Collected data
`src/rtl/mrv1_retire_if.sv`:
```
// Completion, queue-head, flush and retire signals of the retirement unit.
// The slave side belongs to the retire block; the master side drives it.
interface mrv1_retire_if #(
    parameter int NUM_THREADS_P = 8,
    parameter int ITAG_WIDTH_P  = 3,
    parameter int NUM_WB_P      = 2
);
    localparam int TID_WIDTH_LP = $clog2(NUM_THREADS_P);

    logic [NUM_WB_P-1:0]                          wb_vld_i;
    logic [NUM_WB_P-1:0][TID_WIDTH_LP-1:0]        wb_tid_i;
    logic [NUM_WB_P-1:0][ITAG_WIDTH_P-1:0]        wb_itag_i;
    logic [NUM_THREADS_P-1:0]                     iq_retire_rdy_i;
    logic [NUM_THREADS_P-1:0][ITAG_WIDTH_P-1:0]   iq_retire_itag_i;
    logic                                         flush_vld_i;
    logic [TID_WIDTH_LP-1:0]                      flush_tid_i;
    logic                                         retire_vld_o;
    logic [TID_WIDTH_LP-1:0]                      retire_tid_o;
    logic [NUM_THREADS_P-1:0][ITAG_WIDTH_P-1:0]   retire_cnt_o;
    logic [31:0]                                  retire_total_o;

    modport slave (
        input  wb_vld_i, wb_tid_i, wb_itag_i,
        input  iq_retire_rdy_i, iq_retire_itag_i,
        input  flush_vld_i, flush_tid_i,
        output retire_vld_o, retire_tid_o, retire_cnt_o, retire_total_o
    );

    modport master (
        output wb_vld_i, wb_tid_i, wb_itag_i,
        output iq_retire_rdy_i, iq_retire_itag_i,
        output flush_vld_i, flush_tid_i,
        input  retire_vld_o, retire_tid_o, retire_cnt_o, retire_total_o
    );
endinterface

```
`src/rtl/mrv1_retire.sv`:
```
// In-order retirement: per-thread completion tracking, contiguous run detection
// from each queue head, and a round-robin pick of one thread per cycle.

// One thread's done row, its run length from the head and its eligibility.
module mrv1_retire_lane #(
    parameter int ITAG_WIDTH_P = 3,
    parameter int MAX_RETIRE_P = 2
) (
    input  logic                           clk_i,
    input  logic                           rst_i,
    input  logic [(1<<ITAG_WIDTH_P)-1:0]   set_i,
    input  logic                           flush_i,
    input  logic                           grant_i,
    input  logic                           rdy_i,
    input  logic [ITAG_WIDTH_P-1:0]        head_i,
    output logic [ITAG_WIDTH_P-1:0]        run_len_o,
    output logic                           elig_o
);
    localparam int IQ_SZ_LP = 1 << ITAG_WIDTH_P;

    logic [IQ_SZ_LP-1:0]     done_q;
    logic [IQ_SZ_LP-1:0]     done_d;
    logic [IQ_SZ_LP-1:0]     clr;
    logic [ITAG_WIDTH_P-1:0] idx;
    logic [ITAG_WIDTH_P-1:0] off;
    logic                    stop;

    // Run stops at the first clear bit; the cap keeps it from wrapping onto itself.
    always_comb begin
        run_len_o = '0;
        stop      = 1'b0;
        idx       = '0;
        for (int k = 0; k < MAX_RETIRE_P; k++) begin
            idx = head_i + ITAG_WIDTH_P'(k);
            if (!stop && done_q[idx])
                run_len_o = run_len_o + ITAG_WIDTH_P'(1);
            else
                stop = 1'b1;
        end
    end

    assign elig_o = rdy_i && (run_len_o != '0) && !flush_i;

    always_comb begin
        clr = '0;
        off = '0;
        for (int e = 0; e < IQ_SZ_LP; e++) begin
            off    = ITAG_WIDTH_P'(e) - head_i;
            clr[e] = grant_i && (off < run_len_o);
        end
    end

    // A completion landing on a just-retired tag belongs to the tag's new occupant.
    assign done_d = flush_i ? '0 : ((done_q & ~clr) | set_i);

    always_ff @(posedge clk_i or posedge rst_i) begin
        if (rst_i) done_q <= '0;
        else       done_q <= done_d;
    end
endmodule

module mrv1_retire #(
    parameter int NUM_THREADS_P = 8,
    parameter int ITAG_WIDTH_P  = 3,
    parameter int NUM_WB_P      = 2,
    parameter int MAX_RETIRE_P  = 2
) (
    input logic           clk_i,
    input logic           rst_i,
    mrv1_retire_if.slave  bus
);
    localparam int TID_WIDTH_LP = $clog2(NUM_THREADS_P);
    localparam int IQ_SZ_LP     = 1 << ITAG_WIDTH_P;

    logic [NUM_THREADS_P-1:0][IQ_SZ_LP-1:0]      set_mat;
    logic [NUM_THREADS_P-1:0]                    flush_t;
    logic [NUM_THREADS_P-1:0]                    grant_t;
    logic [NUM_THREADS_P-1:0]                    elig;
    logic [NUM_THREADS_P-1:0][ITAG_WIDTH_P-1:0]  run_len;
    logic [TID_WIDTH_LP-1:0]                     rr_q;
    logic [TID_WIDTH_LP-1:0]                     gnt_tid;
    logic [TID_WIDTH_LP-1:0]                     cand;
    logic                                        gnt_vld;
    logic [31:0]                                 total_q;

    // Duplicate hits from several ports simply OR into the same bit.
    always_comb begin
        set_mat = '0;
        for (int p = 0; p < NUM_WB_P; p++)
            if (bus.wb_vld_i[p])
                set_mat[bus.wb_tid_i[p]][bus.wb_itag_i[p]] = 1'b1;
    end

    always_comb begin
        gnt_vld = 1'b0;
        gnt_tid = rr_q;
        cand    = '0;
        for (int i = 1; i <= NUM_THREADS_P; i++) begin
            cand = TID_WIDTH_LP'((int'(rr_q) + i) % NUM_THREADS_P);
            if (!gnt_vld && elig[cand]) begin
                gnt_vld = 1'b1;
                gnt_tid = cand;
            end
        end
        if (rst_i) gnt_vld = 1'b0;
    end

    genvar t;
    generate
        for (t = 0; t < NUM_THREADS_P; t++) begin : g_lane
            assign flush_t[t] = bus.flush_vld_i && (bus.flush_tid_i == TID_WIDTH_LP'(t));
            assign grant_t[t] = gnt_vld && (gnt_tid == TID_WIDTH_LP'(t));
            assign bus.retire_cnt_o[t] = grant_t[t] ? run_len[t] : '0;

            mrv1_retire_lane #(
                .ITAG_WIDTH_P (ITAG_WIDTH_P),
                .MAX_RETIRE_P (MAX_RETIRE_P)
            ) u_lane (
                .clk_i     (clk_i),
                .rst_i     (rst_i),
                .set_i     (set_mat[t]),
                .flush_i   (flush_t[t]),
                .grant_i   (grant_t[t]),
                .rdy_i     (bus.iq_retire_rdy_i[t]),
                .head_i    (bus.iq_retire_itag_i[t]),
                .run_len_o (run_len[t]),
                .elig_o    (elig[t])
            );
        end
    endgenerate

    // Pointer parks on the last thread so thread 0 is searched first after reset.
    always_ff @(posedge clk_i or posedge rst_i) begin
        if (rst_i) begin
            rr_q    <= TID_WIDTH_LP'(NUM_THREADS_P - 1);
            total_q <= '0;
        end else if (gnt_vld) begin
            rr_q    <= gnt_tid;
            total_q <= total_q + 32'(run_len[gnt_tid]);
        end
    end

    assign bus.retire_vld_o   = gnt_vld;
    assign bus.retire_tid_o   = gnt_vld ? gnt_tid : rr_q;
    assign bus.retire_total_o = total_q;
endmodule

```
`src/flat_wrapper.sv`:
```
// flat-port wrapper written by rule: the top's interface ports become plain ports
module mrv1_retire_flat 
#(
    parameter int NUM_THREADS_P = 8,
    parameter int ITAG_WIDTH_P  = 3,
    parameter int NUM_WB_P      = 2,
    parameter int MAX_RETIRE_P  = 2
)
  (clk_i, rst_i, bus_wb_vld_i, bus_wb_tid_i, bus_wb_itag_i, bus_iq_retire_rdy_i, bus_iq_retire_itag_i, bus_flush_vld_i, bus_flush_tid_i, bus_retire_vld_o, bus_retire_tid_o, bus_retire_cnt_o, bus_retire_total_o);
  mrv1_retire_if #(.NUM_THREADS_P(NUM_THREADS_P), .ITAG_WIDTH_P(ITAG_WIDTH_P), .NUM_WB_P(NUM_WB_P)) bus_i ();
  input logic clk_i;
  input logic rst_i;
  input wire logic [$bits(bus_i.wb_vld_i)-1:0] bus_wb_vld_i;
  input wire logic [$bits(bus_i.wb_tid_i)-1:0] bus_wb_tid_i;
  input wire logic [$bits(bus_i.wb_itag_i)-1:0] bus_wb_itag_i;
  input wire logic [$bits(bus_i.iq_retire_rdy_i)-1:0] bus_iq_retire_rdy_i;
  input wire logic [$bits(bus_i.iq_retire_itag_i)-1:0] bus_iq_retire_itag_i;
  input wire logic [$bits(bus_i.flush_vld_i)-1:0] bus_flush_vld_i;
  input wire logic [$bits(bus_i.flush_tid_i)-1:0] bus_flush_tid_i;
  output wire logic [$bits(bus_i.retire_vld_o)-1:0] bus_retire_vld_o;
  output wire logic [$bits(bus_i.retire_tid_o)-1:0] bus_retire_tid_o;
  output wire logic [$bits(bus_i.retire_cnt_o)-1:0] bus_retire_cnt_o;
  output wire logic [$bits(bus_i.retire_total_o)-1:0] bus_retire_total_o;
  assign bus_i.wb_vld_i = bus_wb_vld_i;
  assign bus_i.wb_tid_i = bus_wb_tid_i;
  assign bus_i.wb_itag_i = bus_wb_itag_i;
  assign bus_i.iq_retire_rdy_i = bus_iq_retire_rdy_i;
  assign bus_i.iq_retire_itag_i = bus_iq_retire_itag_i;
  assign bus_i.flush_vld_i = bus_flush_vld_i;
  assign bus_i.flush_tid_i = bus_flush_tid_i;
  assign bus_retire_vld_o = bus_i.retire_vld_o;
  assign bus_retire_tid_o = bus_i.retire_tid_o;
  assign bus_retire_cnt_o = bus_i.retire_cnt_o;
  assign bus_retire_total_o = bus_i.retire_total_o;
  mrv1_retire #(.NUM_THREADS_P(NUM_THREADS_P), .ITAG_WIDTH_P(ITAG_WIDTH_P), .NUM_WB_P(NUM_WB_P), .MAX_RETIRE_P(MAX_RETIRE_P)) u_core (.clk_i(clk_i), .rst_i(rst_i), .bus(bus_i));
endmodule
```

WHAT IS REQUIRED: Each line holding "master" in the records should be copied out.

RESPONSE:
// The slave side belongs to the retire block; the master side drives it.
    modport master (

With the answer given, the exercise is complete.